Este sábado y domingo, la Plaza de la Ciudadanía Griselda Álvarez en León será el escenario del primer Torneo Nacional Guerreros Bajío 2025, un evento que busca abrir espacios y dar visibilidad al futbol inclusivo, con la participación de niñas, niños y jóvenes con discapacidad intelectual y síndrome de Down.
La justa deportiva reunirá a alrededor de 150 futbolistas de entre 6 y 30 años, distribuidos en una decena de equipos y academias, además de selectivos de asociaciones civiles provenientes de San Francisco del Rincón, Celaya, Querétaro y Guadalajara. Entre los conjuntos confirmados destacan la Selección COMUDE León, Cordica 21 AC, Comude San Francisco del Rincón y Guerreros FI, equipo anfitrión.

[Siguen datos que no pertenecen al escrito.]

==> src/rtl/hyper_pkg.sv <==
`default_nettype none

package hyper_pkg;

    // width of the burst length field, n means n words
    localparam int unsigned BURST_W = 12;

    // one host transaction, chip select travels beside it
    typedef struct packed {
        logic [31:0]        addr;   // word address
        logic               write;
        logic [BURST_W-1:0] burst;
    } trans_req_t;

    // 48-bit command-address word, seen as fields or as bus beats
    typedef union packed {
        struct packed {
            logic        rw;         // 1 = read
            logic        addr_space; // 0 = memory array
            logic        burst_type; // 1 = linear
            logic [28:0] addr_hi;
            logic [12:0] rsvd;
            logic [2:0]  addr_lo;
        } f;
        logic [2:0][15:0] beat;      // beat[2] goes out first
    } ca_word_u;

    typedef enum logic [2:0] {
        STANDBY,
        CMD_ADDR,
        LATENCY,
        DATA_R,
        DATA_W,
        RECOVER
    } fsm_state_e;

    // fsm to data path
    typedef struct packed {
        logic [1:0] beat_sel; // command-address beat on the bus
        logic       dq_oe;
        logic       rd_win;   // current cycle is a read data cycle
        logic       wr_win;   // next cycle is a write data cycle
        logic       ck_en;
    } phy_ctrl_t;

    // fsm to cycle counter
    typedef struct packed {
        logic               load_lat;
        logic               load_rec;
        logic               load_burst;
        logic [BURST_W-1:0] burst;
    } cnt_cmd_t;

    // cycle counter back to fsm
    typedef struct packed {
        logic wait_done;
        logic burst_last;
    } cnt_stat_t;

endpackage

`default_nettype wire
==> src/rtl/hyper_phy_top.sv <==
`timescale 1ns/10ps
`default_nettype none

module hyper_phy_top #(
    parameter int unsigned NR_CS   = 2,
    parameter int unsigned LATENCY = 6
) (
    input  logic                  clk0,
    input  logic                  rst_ni,
    // transactions
    input  logic                  trans_valid_i,
    input  hyper_pkg::trans_req_t trans_req_i,
    input  logic [NR_CS-1:0]      trans_cs_i,
    output logic                  trans_ready_o,
    // transmit channel
    input  logic [15:0]           tx_data_i,
    input  logic [1:0]            tx_strb_i,
    output logic                  tx_ready_o,
    // receive channel
    output logic                  rx_valid_o,
    output logic [15:0]           rx_data_o,
    // physical interface, clock gate lives in the pad ring
    output logic [NR_CS-1:0]      hyper_cs_no,
    output logic                  hyper_ck_en_o,
    output logic [15:0]           hyper_dq_o,
    output logic                  hyper_dq_oe_o,
    input  logic [15:0]           hyper_dq_i,
    output logic [1:0]            hyper_rwds_o,
    output logic                  hyper_rwds_oe_o,
    input  logic                  hyper_rwds_i
);

    hyper_pkg::cnt_cmd_t   cnt_cmd;
    hyper_pkg::cnt_stat_t  cnt_stat;
    hyper_pkg::phy_ctrl_t  ctrl;
    hyper_pkg::trans_req_t req_lat;
    logic [15:0]           ca_beat;

    hyper_trans_fsm #(
        .NR_CS   ( NR_CS   ),
        .LATENCY ( LATENCY )
    ) u_fsm (
        .clk0          ( clk0          ),
        .rst_ni        ( rst_ni        ),
        .trans_valid_i ( trans_valid_i ),
        .trans_req_i   ( trans_req_i   ),
        .trans_cs_i    ( trans_cs_i    ),
        .trans_ready_o ( trans_ready_o ),
        .stat_i        ( cnt_stat      ),
        .cnt_cmd_o     ( cnt_cmd       ),
        .ctrl_o        ( ctrl          ),
        .req_o         ( req_lat       ),
        .hyper_cs_no   ( hyper_cs_no   )
    );

    hyper_cycle_counter #(
        .LATENCY ( LATENCY )
    ) u_cnt (
        .clk0   ( clk0     ),
        .rst_ni ( rst_ni   ),
        .cmd_i  ( cnt_cmd  ),
        .stat_o ( cnt_stat )
    );

    hyper_ca_gen u_ca (
        .req_i      ( req_lat       ),
        .beat_sel_i ( ctrl.beat_sel ),
        .beat_o     ( ca_beat       )
    );

    hyper_dq_path u_dq (
        .clk0            ( clk0            ),
        .rst_ni          ( rst_ni          ),
        .ctrl_i          ( ctrl            ),
        .ca_beat_i       ( ca_beat         ),
        .tx_data_i       ( tx_data_i       ),
        .tx_strb_i       ( tx_strb_i       ),
        .tx_ready_o      ( tx_ready_o      ),
        .rx_valid_o      ( rx_valid_o      ),
        .rx_data_o       ( rx_data_o       ),
        .hyper_dq_o      ( hyper_dq_o      ),
        .hyper_dq_oe_o   ( hyper_dq_oe_o   ),
        .hyper_rwds_o    ( hyper_rwds_o    ),
        .hyper_rwds_oe_o ( hyper_rwds_oe_o ),
        .hyper_dq_i      ( hyper_dq_i      ),
        .hyper_rwds_i    ( hyper_rwds_i    ),
        .hyper_ck_en_o   ( hyper_ck_en_o   )
    );

endmodule

`default_nettype wire

==> src/rtl/hyper_dq_path.sv <==
`timescale 1ns/10ps
`default_nettype none

module hyper_dq_path (
    input  logic                 clk0,
    input  logic                 rst_ni,
    input  hyper_pkg::phy_ctrl_t ctrl_i,
    input  logic [15:0]          ca_beat_i,
    // write data from the host
    input  logic [15:0]          tx_data_i,
    input  logic [1:0]           tx_strb_i,   // 1 = byte written
    output logic                 tx_ready_o,
    // read data to the host
    output logic                 rx_valid_o,
    output logic [15:0]          rx_data_o,
    // bus side, one word per cycle, high byte is the first half
    output logic [15:0]          hyper_dq_o,
    output logic                 hyper_dq_oe_o,
    output logic [1:0]           hyper_rwds_o, // mask per byte half
    output logic                 hyper_rwds_oe_o,
    input  logic [15:0]          hyper_dq_i,
    input  logic                 hyper_rwds_i,
    output logic                 hyper_ck_en_o
);

    logic        wr_act_q;  // current cycle drives a write word
    logic [15:0] tx_word_q;
    logic [1:0]  mask_q;
    logic        rd_hit;

    assign tx_ready_o = ctrl_i.wr_win;
    assign rd_hit     = ctrl_i.rd_win & hyper_rwds_i; // device marks valid words

    always_ff @(posedge clk0 or negedge rst_ni) begin
        if (!rst_ni) begin
            wr_act_q   <= 1'b0;
            rx_valid_o <= 1'b0;
        end else begin
            wr_act_q   <= ctrl_i.wr_win;
            rx_valid_o <= rd_hit;
        end
    end

    // write word held for exactly one bus cycle
    always_ff @(posedge clk0) begin
        if (ctrl_i.wr_win) begin
            tx_word_q <= tx_data_i;
            mask_q    <= ~tx_strb_i; // rwds high masks the byte
        end
    end

    always_ff @(posedge clk0) begin
        if (rd_hit) begin
            rx_data_o <= hyper_dq_i;
        end
    end

    // dq source: write word, then command beats, otherwise quiet
    always_comb begin
        hyper_dq_o = '0;
        if (wr_act_q) begin
            hyper_dq_o = tx_word_q;
        end else if (ctrl_i.dq_oe) begin
            hyper_dq_o = ca_beat_i;
        end
    end

    assign hyper_dq_oe_o   = ctrl_i.dq_oe;
    assign hyper_rwds_o    = wr_act_q ? mask_q : 2'b00;
    assign hyper_rwds_oe_o = wr_act_q; // device owns rwds outside write data
    assign hyper_ck_en_o   = ctrl_i.ck_en;

endmodule

`default_nettype wire

==> src/rtl/hyper_cycle_counter.sv <==
`timescale 1ns/10ps
`default_nettype none

module hyper_cycle_counter #(
    parameter int unsigned LATENCY = 6
) (
    input  logic                 clk0,
    input  logic                 rst_ni,
    input  hyper_pkg::cnt_cmd_t  cmd_i,
    output hyper_pkg::cnt_stat_t stat_o
);

    localparam int unsigned WAIT_W = (LATENCY > 0) ? $clog2(2 * LATENCY) : 1;
    localparam logic [WAIT_W-1:0] LAT_LOAD = WAIT_W'(2 * LATENCY - 1); // doubled latency
    localparam logic [WAIT_W-1:0] REC_LOAD = WAIT_W'(LATENCY - 1);     // cs high time

    logic [WAIT_W-1:0]             wait_q;
    logic [WAIT_W-1:0]             wait_d;
    logic [hyper_pkg::BURST_W-1:0] burst_q;
    logic [hyper_pkg::BURST_W-1:0] burst_d;

    always_comb begin
        wait_d = wait_q;
        if (cmd_i.load_lat) begin
            wait_d = LAT_LOAD;
        end else if (cmd_i.load_rec) begin
            wait_d = REC_LOAD;
        end else if (wait_q != '0) begin
            wait_d = wait_q - 1'b1;
        end
    end

    always_comb begin
        burst_d = burst_q;
        if (cmd_i.load_burst) begin
            burst_d = cmd_i.burst - 1'b1;
        end else if (burst_q != '0) begin
            burst_d = burst_q - 1'b1;
        end
    end

    // flags follow the count into the same cycle
    always_ff @(posedge clk0 or negedge rst_ni) begin
        if (!rst_ni) begin
            wait_q            <= '0;
            burst_q           <= '0;
            stat_o.wait_done  <= 1'b0;
            stat_o.burst_last <= 1'b0;
        end else begin
            wait_q            <= wait_d;
            burst_q           <= burst_d;
            stat_o.wait_done  <= (wait_d == '0);
            stat_o.burst_last <= (burst_d == '0);
        end
    end

endmodule

`default_nettype wire

==> src/rtl/hyper_trans_fsm.sv <==
`timescale 1ns/10ps
`default_nettype none

module hyper_trans_fsm #(
    parameter int unsigned NR_CS   = 2,
    parameter int unsigned LATENCY = 6
) (
    input  logic                  clk0,
    input  logic                  rst_ni,
    input  logic                  trans_valid_i,
    input  hyper_pkg::trans_req_t trans_req_i,
    input  logic [NR_CS-1:0]      trans_cs_i,
    output logic                  trans_ready_o,
    input  hyper_pkg::cnt_stat_t  stat_i,
    output hyper_pkg::cnt_cmd_t   cnt_cmd_o,
    output hyper_pkg::phy_ctrl_t  ctrl_o,
    output hyper_pkg::trans_req_t req_o,
    output logic [NR_CS-1:0]      hyper_cs_no
);

    // zero latency skips the wait and recovery phases
    localparam bit NO_LAT = (LATENCY == 0);

    hyper_pkg::fsm_state_e state_q;
    hyper_pkg::fsm_state_e state_d;
    hyper_pkg::fsm_state_e data_st;
    hyper_pkg::trans_req_t req_q;
    logic [NR_CS-1:0]      cs_q;
    logic [NR_CS-1:0]      cs_sel;
    logic [1:0]            beat_q;
    logic                  accept;

    function automatic logic bus_active(hyper_pkg::fsm_state_e st);
        return st inside {hyper_pkg::CMD_ADDR, hyper_pkg::LATENCY,
                          hyper_pkg::DATA_R, hyper_pkg::DATA_W};
    endfunction

    assign accept  = trans_valid_i & trans_ready_o; // ready is only up in standby
    assign data_st = req_q.write ? hyper_pkg::DATA_W : hyper_pkg::DATA_R;
    assign cs_sel  = accept ? trans_cs_i : cs_q;
    assign req_o   = req_q;

    always_comb begin
        state_d = state_q;
        case (state_q)
            hyper_pkg::STANDBY: begin
                if (accept) begin
                    state_d = hyper_pkg::CMD_ADDR;
                end
            end
            hyper_pkg::CMD_ADDR: begin
                if (beat_q == 2'd2) begin
                    state_d = NO_LAT ? data_st : hyper_pkg::LATENCY;
                end
            end
            hyper_pkg::LATENCY: begin
                if (stat_i.wait_done) begin
                    state_d = data_st;
                end
            end
            hyper_pkg::DATA_R, hyper_pkg::DATA_W: begin
                if (stat_i.burst_last) begin
                    state_d = NO_LAT ? hyper_pkg::STANDBY : hyper_pkg::RECOVER;
                end
            end
            hyper_pkg::RECOVER: begin
                if (stat_i.wait_done) begin
                    state_d = hyper_pkg::STANDBY;
                end
            end
            default: begin
                state_d = hyper_pkg::STANDBY;
            end
        endcase
    end

    // counter loads fire on the cycle before a phase starts
    always_comb begin
        cnt_cmd_o          = '0;
        cnt_cmd_o.burst    = req_q.burst;
        cnt_cmd_o.load_lat = (state_d == hyper_pkg::LATENCY) &&
                             (state_q != hyper_pkg::LATENCY);
        cnt_cmd_o.load_rec = (state_d == hyper_pkg::RECOVER) &&
                             (state_q != hyper_pkg::RECOVER);
        cnt_cmd_o.load_burst = (state_d inside {hyper_pkg::DATA_R, hyper_pkg::DATA_W}) &&
                               !(state_q inside {hyper_pkg::DATA_R, hyper_pkg::DATA_W});
    end

    always_comb begin
        ctrl_o          = '0;
        ctrl_o.beat_sel = beat_q;
        ctrl_o.dq_oe    = (state_q == hyper_pkg::CMD_ADDR) ||
                          (state_q == hyper_pkg::DATA_W);
        ctrl_o.rd_win   = (state_q == hyper_pkg::DATA_R);
        ctrl_o.wr_win   = (state_d == hyper_pkg::DATA_W); // fetch one word ahead
        ctrl_o.ck_en    = bus_active(state_q);
    end

    always_ff @(posedge clk0 or negedge rst_ni) begin
        if (!rst_ni) begin
            state_q       <= hyper_pkg::STANDBY;
            beat_q        <= 2'd0;
            trans_ready_o <= 1'b0;
            hyper_cs_no   <= '1;
        end else begin
            state_q       <= state_d;
            trans_ready_o <= (state_d == hyper_pkg::STANDBY);
            // cs tracks the bus phases, released during recovery
            hyper_cs_no   <= bus_active(state_d) ? ~cs_sel : '1;
            if ((state_q == hyper_pkg::CMD_ADDR) && (state_d == hyper_pkg::CMD_ADDR)) begin
                beat_q <= beat_q + 2'd1;
            end else begin
                beat_q <= 2'd0;
            end
        end
    end

    // local copy of the accepted transaction
    always_ff @(posedge clk0) begin
        if (accept) begin
            req_q <= trans_req_i;
            cs_q  <= trans_cs_i;
        end
    end

endmodule

`default_nettype wire

==> src/rtl/hyper_ca_gen.sv <==
`timescale 1ns/10ps
`default_nettype none

module hyper_ca_gen (
    input  hyper_pkg::trans_req_t req_i,
    input  logic [1:0]            beat_sel_i,
    output logic [15:0]           beat_o
);

    hyper_pkg::ca_word_u ca;

    // field view, filled from the latched request
    always_comb begin
        ca              = '0;
        ca.f.rw         = ~req_i.write;
        ca.f.addr_space = 1'b0;
        ca.f.burst_type = 1'b1;          // linear bursts only
        ca.f.addr_hi    = req_i.addr[31:3];
        ca.f.rsvd       = '0;
        ca.f.addr_lo    = req_i.addr[2:0]; // word within the page
    end

    // beat view, most significant beat first
    always_comb begin
        case (beat_sel_i)
            2'd0: begin
                beat_o = ca.beat[2];
            end
            2'd1: begin
                beat_o = ca.beat[1];
            end
            2'd2: begin
                beat_o = ca.beat[0];
            end
            default: begin
                beat_o = '0;
            end
        endcase
    end

endmodule

`default_nettype wire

Los partidos se disputarán ambos días de 9:00 a 15:00 horas, con el objetivo de promover la inclusión y equidad a través del deporte, así como impulsar el desarrollo físico, emocional y la integración social de las y los futbolistas. Además, el torneo busca posicionar a León como una ciudad pionera en futbol incluyente.
Paola Landín, directora general de Guerreros Futbol Incluyente y parte del comité organizador, destacó que el reto principal está en generar verdaderos espacios deportivos para personas con discapacidad:
“Se habla mucho de la inclusión laboral y educativa, pero estamos rezagados en la inclusión deportiva. La verdadera inclusión está en hacerlos parte, en integrarlos y trabajar con ellos desde sus posibilidades”, expresó.
En el mismo sentido, Jesús Martínez, director de Guerreros FI, recalcó la importancia de romper con las barreras en el futbol:
“Más de alguno de los niños que hoy participan, en algún momento quiso entrar a un equipo y le negaron la entrada o lo dejaron en una esquina. Eso no debe pasar; el futbol debe ser un espacio de integración y empatía”.
Por su parte, Carlos Daigoro Fonce, titular de la Subsecretaría de Atención a las Personas con Discapacidad, subrayó que este torneo representa un trabajo en equipo entre familias, entrenadores, patrocinadores y gobierno:
“No puede haber dignidad si no estamos presentes. Esto que hoy vemos cumplirse es un sueño y como gobierno nos sumamos para que crezca como debe ser”, afirmó.
El impacto del torneo no solo se refleja en la cancha, sino también en las familias. Así lo compartió Fátima Vázquez, mamá de una de las futbolistas participantes:
“Para nosotros recibir a una niña con discapacidad fue un reto, pero la aceptación nos llevó a triunfar en la vida. Ella primero practicó natación, pero su sueño era ser futbolista como su hermano. En Guerreros encontró su segunda casa; atrás de un balón es feliz”.
Con esta primera edición, Guerreros Bajío 2025 marca el inicio de una plataforma nacional que coloca al futbol incluyente en el centro, celebrando no solo el deporte, sino también la diversidad, la empatía y la verdadera integración.